Meteodyn WT
- Developer(s): Meteodyn
- Initial release: September 9, 2009; 15 years ago
- Stable release: 1.10 / April 10, 2025; 22 days ago
- Operating system: Windows
- Available in: English, French, Spanish and Chinese Traditional
- Type: Wind energy software
- License: Proprietary software Commercial software
- Website: Meteodyn WT official website

= Meteodyn WT =

Wind energy calculation software

Meteodyn WT, commonly known as Meteodyn is a wind energy software program that uses computational fluid dynamics (CFD) to conduct wind resource assessment. Developed and marketed by Meteodyn, Meteodyn WT was first released in September 2009. The software quantifies the wind resource in a desired terrain in order to assess the feasibility of a proposed wind farm. The software's objective is to design the most profitable wind farm. This is achieved by taking into account the measured wind data at a measurement tower and the terrain conditions.

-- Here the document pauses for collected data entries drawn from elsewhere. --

$ cat config.mk
export PLATFORM = sky130hd
export DESIGN_NAME = result_serializer
export DESIGN_NICKNAME = d
export VERILOG_FILES = /design/src/rtl/result_serializer_pkg.sv /design/src/rtl/result_serializer.sv
export SDC_FILE = /design/constraint.sdc
export NUM_CORES = 1
export LEC_CHECK = 0
export ABC_AREA = 1
export BUFFER_PORTS_ARGS = -buffer_cell sky130_fd_sc_hd__buf_2
export CORE_MARGIN = 5
export CORE_UTILIZATION = 49
export CTS_CLUSTER_DIAMETER = 120
export DETAILED_ROUTE_END_ITERATION = 6
export GPL_ROUTABILITY_DRIVEN = 0
export PLACE_DENSITY = 0.74
export SLEW_MARGIN = 20
export SYNTH_ARGS = -nofsm -noshare
export SYNTH_HDL_FRONTEND = slang
export SYNTH_SLANG_ARGS = --single-unit
$ cat constraint.sdc
create_clock -name clk -period 1.1 [get_ports clk]
set_input_delay 0.055 -clock clk [delete_from_list [all_inputs] [get_ports clk]]
set_output_delay 0.055 -clock clk [all_outputs]
set_load 0.005 [all_outputs]
$ cat src/rtl/result_serializer_pkg.sv
// rtl/result_serializer_pkg.sv - FSM state type and counter sizing for result_serializer
// RESULT_SERIALIZER_PARITY_EN adds the PARITY state.
package result_serializer_pkg;

`ifdef RESULT_SERIALIZER_PARITY_EN
  typedef enum logic [1:0] {ST_IDLE, ST_SHIFT, ST_PARITY} state_t;
`else
  typedef enum logic {ST_IDLE, ST_SHIFT} state_t;
`endif

  function automatic int cnt_width(input int num_dst);
    return $clog2(num_dst + 1);
  endfunction

endpackage
[src/rtl/mem_port_scheduler_if.sv]
// Grant/completion bus between the scheduler (master) and the memory datapath (slave).
interface mem_port_scheduler_if #(
  parameter int ADDR_WIDTH = 11
);

  // Handshake: grant_valid rises with grant_dir/port/len already stable and they
  // hold until the first cycle grant_ack is high; that cycle is the transfer.
  // grant_valid never drops without an ack. After the ack, busy stays high until
  // xfer_done (a one-cycle pulse) or the watchdog ends the burst.
  logic                               grant_valid;
  logic                               grant_dir;
  logic [mem_sched_pkg::PORT_W-1:0]   grant_port;
  logic [ADDR_WIDTH:0]                grant_len;
  logic                               grant_ack;
  logic                               xfer_done;
  logic                               busy;
  logic                               timeout_err;

  modport master (
    output grant_valid, grant_dir, grant_port, grant_len, busy, timeout_err,
    input  grant_ack, xfer_done
  );

  modport slave (
    input  grant_valid, grant_dir, grant_port, grant_len, busy, timeout_err,
    output grant_ack, xfer_done
  );

endinterface
[config.mk]
export PLATFORM = sky130hd
export DESIGN_NAME = vga_timing_gen
export DESIGN_NICKNAME = d
export VERILOG_FILES = /design/src/rtl/vga_timing_gen.sv
export SDC_FILE = /design/constraint.sdc
export NUM_CORES = 1
export LEC_CHECK = 0
export ABC_AREA = 1
export CORE_UTILIZATION = 35
export CTS_CLUSTER_SIZE = 10
export DETAILED_ROUTE_END_ITERATION = 8
export PLACE_DENSITY = 0.55
export SKIP_LAST_GASP = 1
export SYNTH_ARGS = -nofsm -noshare
export SYNTH_HDL_FRONTEND = slang
export SYNTH_SLANG_ARGS = --single-unit
[constraint.sdc]
create_clock -name Clk -period 12.2 [get_ports Clk]
set_input_delay 1.83 -clock Clk [delete_from_list [all_inputs] [get_ports Clk]]
set_output_delay 1.83 -clock Clk [all_outputs]
set_load 0.02 [all_outputs]
[src/rtl/vga_timing_gen.sv]
// vga_timing_gen: VGA counters, registered syncs and margins with frame-boundary shadowed timing config.
// Defining VGA_TIMING_PREFETCH_EN adds the registered Pix_req look-ahead output.
module vga_timing_gen #(
    parameter int   REZ_MAX_WIDTH = 11,
    parameter logic SYNC_ACTIVE   = 1'b0
) (
    input  logic                     Clk,
    input  logic                     Rst,
    input  logic                     Pix_en,
    input  logic [REZ_MAX_WIDTH-1:0] H_sync,
    input  logic [REZ_MAX_WIDTH-1:0] H_back,
    input  logic [REZ_MAX_WIDTH-1:0] H_active,
    input  logic [REZ_MAX_WIDTH-1:0] H_front,
    input  logic [REZ_MAX_WIDTH-1:0] V_sync,
    input  logic [REZ_MAX_WIDTH-1:0] V_back,
    input  logic [REZ_MAX_WIDTH-1:0] V_active,
    input  logic [REZ_MAX_WIDTH-1:0] V_front,
    output logic [REZ_MAX_WIDTH-1:0] Count_h,
    output logic [REZ_MAX_WIDTH-1:0] Count_v,
    output logic [REZ_MAX_WIDTH-1:0] H_left_margin,
    output logic [REZ_MAX_WIDTH-1:0] H_right_margin,
    output logic [REZ_MAX_WIDTH-1:0] V_left_margin,
    output logic [REZ_MAX_WIDTH-1:0] V_right_margin,
    output logic                     HSync,
    output logic                     VSync,
    output logic                     Line_start,
    output logic                     Frame_start,
    output logic                     Cfg_err
`ifdef VGA_TIMING_PREFETCH_EN
    ,
    output logic                     Pix_req
`endif
);
    localparam int W = REZ_MAX_WIDTH;
    localparam int T = REZ_MAX_WIDTH + 2;
    localparam logic [T-1:0] MAX_TOT = {2'b00, {W{1'b1}}};

    logic [W-1:0] hs_q, hb_q, ha_q, hf_q, vs_q, vb_q, va_q, vf_q;
    logic [W-1:0] h_left, v_left, nh, nv;
    logic [T-1:0] cfg_htot, cfg_vtot, htot, vtot;
    logic         cfg_ok, wrap_h, wrap_v, load;

    always_comb begin
        cfg_htot = T'(H_sync) + T'(H_back) + T'(H_active) + T'(H_front);
        cfg_vtot = T'(V_sync) + T'(V_back) + T'(V_active) + T'(V_front);
        htot     = T'(hs_q) + T'(hb_q) + T'(ha_q) + T'(hf_q);
        vtot     = T'(vs_q) + T'(vb_q) + T'(va_q) + T'(vf_q);
        cfg_ok   = (|H_sync) && (|H_active) && (|V_sync) && (|V_active)
                   && (cfg_htot <= MAX_TOT) && (cfg_vtot <= MAX_TOT);
        // >= rather than == so a freshly shrunk total cannot let the counter run away
        wrap_h   = T'(Count_h) >= htot - T'(1);
        wrap_v   = T'(Count_v) >= vtot - T'(1);
        load     = Pix_en && wrap_h && wrap_v;
        h_left   = hs_q + hb_q;
        v_left   = vs_q + vb_q;
        nh       = wrap_h ? '0 : Count_h + W'(1);
        nv       = wrap_h ? (wrap_v ? '0 : Count_v + W'(1)) : Count_v;
    end

    always_ff @(posedge Clk) begin
        if (Rst) begin
            {hs_q, hb_q, ha_q, hf_q} <= cfg_ok ? {H_sync, H_back, H_active, H_front}
                                               : {W'(96), W'(48), W'(640), W'(16)};
            {vs_q, vb_q, va_q, vf_q} <= cfg_ok ? {V_sync, V_back, V_active, V_front}
                                               : {W'(2), W'(33), W'(480), W'(10)};
            Cfg_err        <= !cfg_ok;
            Count_h        <= '0;
            Count_v        <= '0;
            Line_start     <= 1'b0;
            Frame_start    <= 1'b0;
            HSync          <= ~SYNC_ACTIVE;
            VSync          <= ~SYNC_ACTIVE;
            H_left_margin  <= '0;
            H_right_margin <= '0;
            V_left_margin  <= '0;
            V_right_margin <= '0;
        end else begin
            Line_start     <= Pix_en && wrap_h;
            Frame_start    <= load;
            HSync          <= (Count_h < hs_q) ? SYNC_ACTIVE : ~SYNC_ACTIVE;
            VSync          <= (Count_v < vs_q) ? SYNC_ACTIVE : ~SYNC_ACTIVE;
            H_left_margin  <= h_left;
            H_right_margin <= h_left + ha_q - W'(1);
            V_left_margin  <= v_left;
            V_right_margin <= v_left + va_q - W'(1);
            if (Pix_en) begin
                Count_h <= nh;
                Count_v <= nv;
            end
            if (load && cfg_ok) begin
                {hs_q, hb_q, ha_q, hf_q} <= {H_sync, H_back, H_active, H_front};
                {vs_q, vb_q, va_q, vf_q} <= {V_sync, V_back, V_active, V_front};
            end
            if (load) Cfg_err <= !cfg_ok;
        end
    end

`ifdef VGA_TIMING_PREFETCH_EN
    always_ff @(posedge Clk) begin
        if (Rst) Pix_req <= 1'b0;
        else Pix_req <= (nh >= h_left) && (nh < h_left + ha_q) && (nv >= v_left) && (nv < v_left + va_q);
    end
`endif
endmodule

==> impl_summary.log, run 1 <==
[metrics] run status: finished, final reports clean
[metrics] Netlist cell types: 46
[metrics] slowest stage cell, crit path: sky130_fd_sc_hd__o21ai_4
[metrics] number of antenna cells inserted: 0
[metrics] first-pass GRT wire length: approximately 55 mm
[metrics] CTS tree: yes
[metrics] Post-Place Cell Area: 15430 um2
[metrics] ratio of final minimum period to clock period: 0.5300
[metrics] drt first-iter violations: approximately 520
[metrics] share of total power in sequential cells: 0.232
[metrics] number of levels the H-tree was split into: 4
[metrics] total detailed-routing wirelength: between 30 and 40 mm
[metrics] start-to-end type of the worst setup path: reg2reg
[metrics] count of hold-fix buffers inserted at cts: 0
[metrics] timing-limited maximum frequency: ~0.15 GHz
[metrics] post-synth net total: 1928
[metrics] proportion of power drawn by the clock network: 0.186
[metrics] area added between synthesis and finish: 20.66%
[metrics] proportion of layout cells with a drive suffix above 1: 0.03712
[metrics] pin count of the biggest net entering global routing: 73
[metrics] number of synthesis warnings: 0
[metrics] synthesized area: roughly 13000 um2
[metrics] number of failing hold endpoints at the final stage: 0
[metrics] Longest Clk Path Bufs: 2
[metrics] source-to-sink clock delay at the later pin of the worst-skew pair: approximately 0.44 ns
[metrics] setup repair after global routing missed its margin: no
[metrics] required time at the endpoint of the critical path: approximately 12 ns
[metrics] number of nets in the final layout: between 2000 and 2500
[metrics] maximum fanout along the worst path: 56
[metrics] combinational cell fraction of total power: 0.582
[metrics] IO Count: about 160
[metrics] Chip Height: 196.8 um
[metrics] Root Driver: sky130_fd_sc_hd__clkbuf_16
[metrics] Syn Area/Cell: about 8.5 um2
[metrics] Critical Path Most Common Cell: sky130_fd_sc_hd__nand2_1
[metrics] post-placement cell count: around 2200
[metrics] Chip Width: around 200 um
[metrics] Slew Limit Headroom: 0.3527
[metrics] post-route non-filler standard cell count: 2255
[metrics] CTS Buf Count: 17
[metrics] Final Critical Period: around 6.5 ns
[metrics] internal power summed over all cells: between 1500 and 2000 uW
[metrics] number of fillers in the final layout: between 3000 and 4000
[metrics] initial standard-cell utilization of the core: 0.3593
[metrics] number of global-route vias before repair: about 10000
[metrics] switching part of the total power: 0.4452
[metrics] number of endpoints failing setup at the final stage: 0
[metrics] routability cong.: 0.8645
[metrics] Total Power: approximately 3000 uW
[metrics] worst-case vdd ir drop: roughly 0.000090 V
[metrics] final antenna-violating net count: 0
[metrics] summed area of non-filler cells in the final layout: ~16000 um2
[metrics] Core Footprint: around 37000 um2
[metrics] cell leakage power: approximately 0.008 uW
[metrics] overall overflow remaining after global route: 0
[metrics] detailed-route vias per instance: 4.541
[metrics] type of origin of the critical path: flip-flop
[metrics] pin slew with the least headroom to its limit: 0.9672 ns
[metrics] Setup TNS: 0 ns
[metrics] num rows: 70
[metrics] Min Hold Slack: between 0.5 and 0.6 ns
[metrics] clock edge transition at the registers on the reported setup and hold paths: 0.07 ns
[metrics] count of mapped cells out of synthesis: around 1600
[metrics] global-route total usage across every layer: 0.1838
[metrics] # port buffers: about 160
[metrics] leading cell type in the layout, fill and taps excluded: sky130_fd_sc_hd__inv_1
[metrics] switching power of the nets: between 1000 and 1500 uW
[metrics] post-CTS setup buffer count: 0
[metrics] synthesis-stage register bit count: 159
[metrics] # resized after CTS: 0
[metrics] number of antenna violations at the first check in global routing: 0
[metrics] share of the yosys chip area belonging to registers: 0.3067
[metrics] post-DP HPWL: 29.28 mm
[metrics] delay of the slowest cell on the worst path: ~0.81 ns
[metrics] type of the tightest min-delay check: reg2reg
[metrics] floorplan die area: 38730 um2
[metrics] average detailed-routed wire length per instance: 15.18 um
[metrics] worst clock skew on the final layout: around 0.013 ns
[metrics] Pwr Density: 186.2 nW/um2
[metrics] max-cap violation count: 0
[metrics] nature of the critical path endpoint: flip-flop
[metrics] critical path data arrival time: between 6 and 7 ns
[metrics] final max-slew violation count: 0
[metrics] first drt pass iteration count: 5
[metrics] DR vias: 10240
[metrics] clock sink total: 159
[metrics] highest-count cells in the layout ignoring fill and taps: sky130_fd_sc_hd__inv_1, sky130_fd_sc_hd__nand2_1, sky130_fd_sc_hd__ha_1, sky130_fd_sc_hd__clkdlybuf4s50_1, sky130_fd_sc_hd__nor2_1
[metrics] DRC Markers: 0
worst paths after layout:
check              start     endpoint  slack (ns)  depth (start not counted)
max              vs_q[3]      hs_q[4]        5.73                         25
min          Count_v[10]  Count_v[10]        0.57                          2
max reg2reg      vs_q[3]      hs_q[4]        5.73                         25
min reg2reg  Count_v[10]  Count_v[10]        0.57                          2
metal layers:
layer / vias to the layer above / routed length [um] / part of all wire / GRT usage
met5: - / 0 / 0 / 0
met4: 0 / 387 / 0.011 / 0.04335
met3: 21 / 890 / 0.026 / 0.02019
met2: 168 / 14480 / 0.42 / 0.2754
met1: 4816 / 18470 / 0.54 / 0.2803
li1: 5235 / - / - / -
sequential cells by signal (all words and copies together) (netlist names):
name and flops:
hf_q 11, hb_q 11, Count_v 11, ha_q 11, V_right_margin 11, H_right_margin 11
va_q 11, Frame_start 1, Line_start 1, VSync 1, V_left_margin 11, Cfg_err 1
vb_q 11, H_left_margin 11, vf_q 11, Count_h 11, HSync 1, hs_q 11
vs_q 11
cell type report:
type / count / area (um2) / area share
Clock inverter: 15 / 172.7 / 0.01077
Tap cell: 504 / 630.6 / 0.03935
Sequential cell: 159 / 4074 / 0.2542
Multi-Input combinational cell: 975 / 7505 / 0.4683
Inverter: 420 / 1577 / 0.09838
Timing Repair Buffer: 165 / 1642 / 0.1024
Clock buffer: 17 / 425.4 / 0.02655
power by group through the flow:
stage / clock network (uW) / registers (uW) / logic, uW
detailed placement: 0 / 705 / 1730
global placement: 0 / 702 / 1710
finish: 555 / 691 / 1740
global route: 591 / 701 / 1990
floorplan: 0 / 754 / 1210
CTS: 570 / 693 / 1740
worst max-delay path, delay by kind of cell (launching register included):
kind	cells	cell delay, ns
AO/OA/AOI/OAI	4	1.36
XOR/XNOR	1	0.16
adder cells (fa/ha/maj)	5	1.91
buffers and inverters	4	1.10
flip-flops	1	0.40
AND/OR/NAND/NOR	11	1.13
cell usage after synthesis (all sizes together):
master	number	area [um2]
o211ai	5	42.54
nor4	4	25.02
o21ai	40	226.5
nand4	28	190.2
nand3b	2	15.01
ha	176	2202
a21o	7	52.55
a21oi	77	396.6
nand3	77	395.4
xor2	29	254.0
clkbuf	7	36.28
a211oi	2	15.01
nor2	162	630.6
or2	5	31.29
o31ai	1	7.510
dfxtp	70	1401
xnor2	12	105.1
clkinv	1	3.750
o21a	3	22.52
a31oi	8	50.05
o21bai	8	60.06
o2111ai	2	17.52
buf	10	101.4
fa	90	1802
nor3b	1	7.510
edfxtp	89	2673
inv	419	1573
a21boi	1	7.510
nand2	213	822.0
nor3	22	115.1
through the flow:
| step | setup slack, ns | util |
|---|---|---|
| 2_1_floorplan | 1.219 | - |
| 3_3_place_gp | 5.442 | 0.4174 |
| 3_5_place_dp | 5.386 | 0.4174 |
| 4_1_cts | 5.664 | 0.4336 |
| 5_1_grt | 5.204 | 0.4336 |
| 6_report | 5.733 | 0.4336 |
cells by family after synthesis:
group	count (synthesis)	share of synthesized area
adders and majority gates	266	0.3015
and+or+nand+nor	514	0.1681
AOI/OAI and AO/OA	154	0.06764
DFF	159	0.3067
xor gates and xnor gates	41	0.02704
buffers and inverters	437	0.1291
Note: power is estimated with default switching activity, not from simulation.
==> run 2, diff against run 1 <==
==> constraint.sdc (replaced) <==
create_clock -name Clk -period 6.2 [get_ports Clk]
set_input_delay 0.93 -clock Clk [delete_from_list [all_inputs] [get_ports Clk]]
set_output_delay 0.93 -clock Clk [all_outputs]
set_load 0.02 [all_outputs]
==> run 2 against run 1 <==
  * Worst setup slack worse by 5.0 ns
  * Critical path type unchanged
  * Maximum frequency up 17%
  * Largest cell class unchanged
  * Power up 95%
  * Global-route usage down 0.20 points
  * Highest routed layer unchanged
  * Worst hold slack better by 0.017 ns
  * Clock-buffer cell count up 2
==> impl_summary.log, run 2 (same netlist as run 1, synthesis figures left out) <==
[metrics] run status: finished, final reports clean
[metrics] Longest Clk Path Bufs: 2
[metrics] global-route total usage across every layer: 0.1818
[metrics] first drt pass iteration count: 5
[metrics] Root Driver: sky130_fd_sc_hd__clkbuf_16
[metrics] final antenna-violating net count: 0
[metrics] post-DP HPWL: a little under 30 mm
[metrics] Critical Path Source: vs_q[3]
[metrics] number of cells on the worst reg-to-reg path: 25
[metrics] number of failing hold endpoints at the final stage: 0
[metrics] logic depth of the worst setup path including buffers: 25
[metrics] clock edge transition at the registers on the reported setup and hold paths: about 0.07 ns
[metrics] Pwr Density: around 360 nW/um2
[metrics] clock sink total: between 150 and 200
[metrics] DRC Markers: 0
[metrics] CTS tree: yes
[metrics] highest-count cells in the layout ignoring fill and taps: sky130_fd_sc_hd__inv_1, sky130_fd_sc_hd__nand2_1, sky130_fd_sc_hd__ha_1, sky130_fd_sc_hd__clkdlybuf4s50_1, sky130_fd_sc_hd__nor2_1
[metrics] type of origin of the critical path: flip-flop
[metrics] post-route non-filler standard cell count: ~2300
[metrics] overall overflow remaining after global route: 0
[metrics] number of nets in the final layout: around 2100
[metrics] IO Count: ~160
[metrics] timing-limited maximum frequency: about 0.18 GHz
[metrics] # resized after CTS: 0
[metrics] critical path data arrival time: roughly 5.6 ns
[metrics] pin count of the biggest net entering global routing: between 80 and 90
[metrics] final max-slew violation count: 0
[metrics] start-to-end type of the worst setup path: reg2reg
[metrics] worst reg2reg path endpoint: vb_q[2]
[metrics] number of endpoints failing setup at the final stage: 0
[metrics] number of fillers in the final layout: between 3000 and 4000
[metrics] setup slack, reg-to-reg: slightly below 0.7 ns
[metrics] maximum fanout along the worst path: just under 90
[metrics] proportion of layout cells with a drive suffix above 1: 0.03541
[metrics] number of buffers and inverters on the critical path: 4
[metrics] number of levels the H-tree was split into: 4
[metrics] leading cell type in the layout, fill and taps excluded: sky130_fd_sc_hd__inv_1
[metrics] count of hold-fix buffers inserted at cts: 0
[metrics] Core Footprint: 36960 um2
[metrics] CTS Buf Count: 17
[metrics] worst clock skew on the final layout: ~0.023 ns
[metrics] number of global-route vias before repair: 10420
[metrics] first-pass GRT wire length: around 54 mm
[metrics] detailed-route vias per instance: between 4 and 5
[metrics] storage element area: a little over 4000 um2
[metrics] Chip Width: a little under 200 um
[metrics] cell leakage power: between 0.007 and 0.008 uW
[metrics] CP top delay family: adder cells
[metrics] area used by multi-input combinational logic: 7505 um2
[metrics] setup repair after global routing missed its margin: no
[metrics] ratio of final minimum period to clock period: 0.8887
[metrics] required time at the endpoint of the critical path: 6.28 ns
[metrics] post-placement cell count: 2224
[metrics] DR vias: 10230
[metrics] Final Critical Period: between 5 and 6 ns
[metrics] Setup TNS: 0 ns
[metrics] average detailed-routed wire length per instance: roughly 15 um
[metrics] routability cong.: between 0.8 and 0.9
[metrics] Critical Path Most Common Cell: sky130_fd_sc_hd__nand2_1
[metrics] worst-case vdd ir drop: roughly 0.00017 V
[metrics] Chip Height: 196.8 um
[metrics] drt first-iter violations: ~570
[metrics] capturing instance or port of the critical path: vb_q[2]
[metrics] Slew Limit Headroom: 0.6638
[metrics] num rows: 70
[metrics] delay of the slowest cell on the worst path: between 0.4 and 0.5 ns
[metrics] source-to-sink clock delay at the later pin of the worst-skew pair: around 0.44 ns
[metrics] # port buffers: approximately 160
[metrics] max-cap violation count: 0
[metrics] reg-to-reg startpoint: vs_q[3]
[metrics] number of antenna violations at the first check in global routing: 0
[metrics] floorplan die area: around 39000 um2
[metrics] pin slew with the least headroom to its limit: approximately 0.50 ns
[metrics] initial standard-cell utilization of the core: 0.3593
[metrics] slowest stage cell, crit path: sky130_fd_sc_hd__fa_1
[metrics] total detailed-routing wirelength: between 30 and 40 mm
[metrics] post-CTS setup buffer count: 0
[metrics] nature of the critical path endpoint: flip-flop
[metrics] type of the tightest min-delay check: reg2reg
[metrics] area added between synthesis and finish: 20.76%
[metrics] number of antenna cells inserted: 0
run 2: worst reg2reg max path: stages (launching register included):
cell and delay (ns):
sky130_fd_sc_hd__edfxtp_1 0.39, sky130_fd_sc_hd__inv_1 0.10, sky130_fd_sc_hd__ha_1 0.27, sky130_fd_sc_hd__inv_1 0.16
sky130_fd_sc_hd__fa_1 0.46, sky130_fd_sc_hd__fa_1 0.48, sky130_fd_sc_hd__ha_1 0.38, sky130_fd_sc_hd__a21oi_1 0.17
sky130_fd_sc_hd__nand2_1 0.11, sky130_fd_sc_hd__a31oi_1 0.24, sky130_fd_sc_hd__o21ai_0 0.18, sky130_fd_sc_hd__xnor2_1 0.17
sky130_fd_sc_hd__ha_1 0.30, sky130_fd_sc_hd__nand2_1 0.08, sky130_fd_sc_hd__nor2_1 0.09, sky130_fd_sc_hd__nand3_1 0.08
sky130_fd_sc_hd__nand2_1 0.07, sky130_fd_sc_hd__nor2_1 0.04, sky130_fd_sc_hd__nand2_1 0.05, sky130_fd_sc_hd__nand2_1 0.05
sky130_fd_sc_hd__nand2_1 0.05, sky130_fd_sc_hd__nand3_1 0.33, sky130_fd_sc_hd__inv_1 0.14, sky130_fd_sc_hd__nand2_1 0.14
sky130_fd_sc_hd__o21ai_4 0.19, sky130_fd_sc_hd__buf_12 0.38
run 2: through the flow:
step	setup slack (ns)	utilization	instance area, um2	hold slack (ns)	power [uW]
after floorplan	0.4033	-	13290	0.5830	3858
after global routing	0.3026	0.4340	16040	0.6150	6417
after global placement	0.8750	0.4179	15450	0.5691	4701
after CTS	0.7068	0.4340	16040	0.5723	5861
final	0.6901	0.4340	16040	0.5887	5806
after detailed placement	0.7310	0.4179	15450	0.5588	4743
run 2: power by group:
group	switching [uW]	internal, uW
clock	454	634
combinational	2000	1360
sequential	74.4	1290
total	2530	3280
run 2: layout make-up:
type | instances | area share
Multi-Input combinational cell | 975 | 0.4679
Sequential cell | 159 | 0.2540
Timing Repair Buffer | 166 | 0.1036
Inverter | 420 | 0.09829
Tap cell | 504 | 0.03932
Clock buffer | 19 | 0.02699
Clock inverter | 12 | 0.009907
run 2: worst min path at each step:
| stage | from | to | slack (ns) | cells after the start |
|---|---|---|---|---|
| global placement | Count_h[0] | Count_h[0] | 0.57 | 2 |
| floorplan | Count_h[0] | Count_h[0] | 0.58 | 2 |
| finish | Count_h[0] | Count_h[0] | 0.59 | 2 |
| detailed placement | Count_h[0] | Count_h[0] | 0.56 | 2 |
| CTS | Count_h[0] | Count_h[0] | 0.57 | 2 |
| global route | Count_h[0] | Count_h[0] | 0.61 | 2 |
run 2: metal layers:
| layer | vias up | wire, um | track usage |
|---|---|---|---|
| li1 | 5232 | - | - |
| met1 | 4723 | 17440 | 0.2701 |
| met2 | 239 | 14370 | 0.2740 |
| met3 | 31 | 1303 | 0.02361 |
| met4 | 0 | 530 | 0.05168 |
| met5 | - | 0 | 0 |
==> run 3, diff against run 2 <==
--- a/config.mk
+++ b/config.mk
@@ -6,9 +6,11 @@
 export NUM_CORES = 1
 export LEC_CHECK = 0
 export ABC_AREA = 1
+export CORE_ASPECT_RATIO = 0.75
 export CORE_UTILIZATION = 35
 export CTS_CLUSTER_SIZE = 10
 export DETAILED_ROUTE_END_ITERATION = 8
+export HOLD_SLACK_MARGIN = 0.15
 export PLACE_DENSITY = 0.55
 export SKIP_LAST_GASP = 1
 export SYNTH_ARGS = -nofsm -noshare
==> run 3 against run 2 <==
  * Utilization decreased by 0.33 points
  * Die area hardly changed
  * Sequential share of layout area unchanged
  * Critical path depth did not move
  * First-iteration DRC count up 13%
  * Global-route usage increased by 1.3 points
  * Clock power is 5% lower
  * Power is 1.2% higher
  * Clock-buffer cell count fell by 1
  * Maximum frequency about the same
  * Routed wire length is 7.5% higher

Both of these are essential to be able to obtain the wind conditions and therefore the wind resources of the desired terrain.

Meteodyn WT has been validated with actual wind measurements by independent studies.

Meteodyn WT is used by wind turbine manufacturers, wind farm developers, consulting firms and wind farm operators.

== Graphical user interface ==
The current version of Meteodyn WT displays all projects in one world map; this map already includes terrain and roughness data.

== Features ==
Meteodyn WT features a geographical data management tool, a meteorological data processing tool, a LIDAR correction tool, a wind turbine creation tool, a wind turbines micro-siting tool, a wind atlas tool and an auto-convergence tool.

It also includes the following functions: wind resource mapping, wake effect computation, annual energy production (AEP) with / without wake effect, directional wind shear at each turbine, wind and turbulence matrices at each turbine, IEC compliance, automatic report generation, losses and uncertainties.

== Compatibility with other software ==
The current version of Meteodyn WT exports to the following wind energy software formats: .wrg, .rsf, .wrb, .fmv and .flowres. Google earth and Surfer export formats are also available.

== Solution method ==
Meteodyn WT uses computational fluid dynamics (CFD) which directly takes into consideration the geometry of the terrain in question. The software solves the Navier-Stokes equations numerically by using the K-L turbulence model. This technique to solve the Navier-Stokes equations takes into account the stability of the atmosphere.

== Language ==
Meteodyn WT is available in English, French, Standard Chinese and Spanish.

== Ports ==

=== Microsoft Windows ===
Meteodyn WT is a proprietary software package created for Microsoft Windows and usually, any new Meteodyn WT version supports the current Microsoft Windows version and some older ones. Meteodyn WT 5.3.2 supports Windows 7 up to Windows 10. Meteodyn WT 6 supports Windows 8 up to Windows 10. Meteodyn WT 1.10 supports Windows 10, Windows 11, Windows Server 2019 and Windows Server 2022.